As in other studies[34, 38] the main recreational activities reported by the women during pregnancy were walking and swimming. These were also activities that were maintained or reported by more women in later pregnancy. Other authors have also reported that walking is maintained as pregnancy progresses[39, 40].

We found that estimated self reported PAEE attributable to recreational activities was low compared to that attributed to activity at home and at work. Thus, maintenance of PA levels during pregnancy is likely to be determined mainly by habitual activities associated with daily domestic and work routines, rather than by participation in structured leisure time activities.

Between the first and third trimester there was an increase in self-reported PAEE attributed to home activities (including childcare) and a reduction in PAEE derived from work. This trend has also been reported by Derbyshire et al[41], who reported a higher proportion of self reported expenditure in the home in the third trimester. In contrast, Clarke[42] found that self reported estimated energy expenditure related to domestic activities remained static throughout pregnancy, however the participants were all women in their first pregnancy. The findings of the current study are consistent with substitution of home activity for work activity towards the end of pregnancy; the objective measurements suggest that overall light activity was maintained whilst higher intensity activities were reduced.

Multiparous women recorded a higher duration of light activity in early pregnancy, and self reported data suggested that this was attributable to activity in the home. Larger studies are needed to further explore differences between nulliparous and multiparous women and whether these differences are maintained as pregnancy progresses.

Our study demonstrates that measurement of activity by accelerometry is feasible and acceptable throughout pregnancy. A major benefit of objective measurement methods is that they are unlikely to produce biased measures, unlike subjective measures which quantify the individual's perception of activity, and therefore frequently over-estimate activity levels[43]. We selected a questionnaire which captured activity related to domestic and childcare tasks separately. Whilst this is an important contributor to habitual non-sedentary activity in pregnant women, it may be particularly subject to over reporting as women often perform more than one task at once, for example housework and childcare[44]. Accelerometry does not have the same limitations but the quality of the data is affected by compliance and acceptability of the device. Furthermore, accelerometry cannot capture activity related to swimming, which was reported throughout pregnancy, thus slightly under-estimating activity levels in those women who swam. Similarly, accelerometry is a poor method for capturing activity during cycling; however only one woman in our sample reported this.
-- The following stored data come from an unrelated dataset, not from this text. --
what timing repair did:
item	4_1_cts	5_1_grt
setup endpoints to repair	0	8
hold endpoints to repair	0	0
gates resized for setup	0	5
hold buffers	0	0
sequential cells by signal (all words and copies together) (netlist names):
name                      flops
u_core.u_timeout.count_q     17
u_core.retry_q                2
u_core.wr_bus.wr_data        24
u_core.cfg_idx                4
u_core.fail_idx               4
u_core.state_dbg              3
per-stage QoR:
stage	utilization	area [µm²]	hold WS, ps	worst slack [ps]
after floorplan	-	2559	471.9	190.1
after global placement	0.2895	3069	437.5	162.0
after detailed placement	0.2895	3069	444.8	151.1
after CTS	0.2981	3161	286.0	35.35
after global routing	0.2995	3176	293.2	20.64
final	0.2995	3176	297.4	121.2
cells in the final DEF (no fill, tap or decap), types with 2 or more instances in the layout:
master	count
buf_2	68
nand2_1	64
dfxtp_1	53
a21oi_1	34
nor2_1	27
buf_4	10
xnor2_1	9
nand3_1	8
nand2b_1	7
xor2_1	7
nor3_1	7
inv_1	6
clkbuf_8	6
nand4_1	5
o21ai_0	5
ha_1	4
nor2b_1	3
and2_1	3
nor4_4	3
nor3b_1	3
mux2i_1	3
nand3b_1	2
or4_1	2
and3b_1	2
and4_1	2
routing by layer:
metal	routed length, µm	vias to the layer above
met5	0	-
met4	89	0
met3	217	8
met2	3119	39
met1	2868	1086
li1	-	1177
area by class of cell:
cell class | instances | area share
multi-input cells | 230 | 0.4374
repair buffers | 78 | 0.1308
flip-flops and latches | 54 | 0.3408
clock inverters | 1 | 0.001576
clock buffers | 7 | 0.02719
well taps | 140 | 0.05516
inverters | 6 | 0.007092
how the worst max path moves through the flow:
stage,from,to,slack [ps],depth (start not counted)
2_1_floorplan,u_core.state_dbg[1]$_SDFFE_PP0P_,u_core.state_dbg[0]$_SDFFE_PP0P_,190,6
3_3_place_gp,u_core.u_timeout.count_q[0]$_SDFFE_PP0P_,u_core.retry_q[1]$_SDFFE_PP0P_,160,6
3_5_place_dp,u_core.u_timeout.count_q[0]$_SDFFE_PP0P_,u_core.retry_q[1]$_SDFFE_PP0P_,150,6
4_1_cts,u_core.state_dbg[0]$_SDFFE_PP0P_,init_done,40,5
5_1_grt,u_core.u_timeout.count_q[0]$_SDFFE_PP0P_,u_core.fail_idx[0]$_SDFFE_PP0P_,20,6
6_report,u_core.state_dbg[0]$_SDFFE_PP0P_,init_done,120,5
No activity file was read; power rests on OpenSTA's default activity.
[config.mk]
export PLATFORM = sky130hd
export DESIGN_NAME = key_debounce
export DESIGN_NICKNAME = d
export VERILOG_FILES = /design/src/rtl/key_debounce.sv
export SDC_FILE = /design/constraint.sdc
export NUM_CORES = 1
export LEC_CHECK = 0
export CORE_ASPECT_RATIO = 1.5
export CORE_UTILIZATION = 45
export DETAILED_ROUTE_END_ITERATION = 8
export PLACE_DENSITY = 0.7
export SKIP_CTS_REPAIR_TIMING = 1
export SLEW_MARGIN = 10
export SYNTH_ARGS = -nofsm -noshare
export SYNTH_HDL_FRONTEND = slang
export SYNTH_SLANG_ARGS = --single-unit
export TNS_END_PERCENT = 1
[constraint.sdc]
create_clock -name clk -period 3 [get_ports clk]
set_input_delay 0.9 -clock clk [delete_from_list [all_inputs] [get_ports clk]]
set_output_delay 0.9 -clock clk [all_outputs]
set_load 0.01 [all_outputs]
At later time points, the accelerometers were worn for shorter periods of time and recorded sedentary time was reduced, suggesting that the monitor was worn less often during resting or sitting in the second and third trimesters. Nevertheless, the duration and number of days recording achieved in this study compare well with that reported in other populations [22, 29]. There is no consensus about the most appropriate activity count cut off points for sedentary, light, moderate and vigorous PA levels in pregnancy. We chose those proposed by Freedson et al, which have been widely used in the non-pregnant adult population[27].

Conclusion

Our study shows that it is possible for overweight and obese women to achieve the recommended 30 minutes of moderate activity throughout pregnancy, and we suggest this is a realistic aim for this group. Women who were more active in early pregnancy significantly reduced their recorded MVPA in late pregnancy. The reasons why some women reduce their activity levels, and methods to encourage maintenance of PA throughout pregnancy, require further investigation. Recreational activities appear to contribute little to overall habitual activity levels in this group of women, and therefore future studies should use measurement methods which capture overall habitual PA. Interventions to promote PA in pregnancy should target and support changes in habitual activities at work and home, and in particular walking.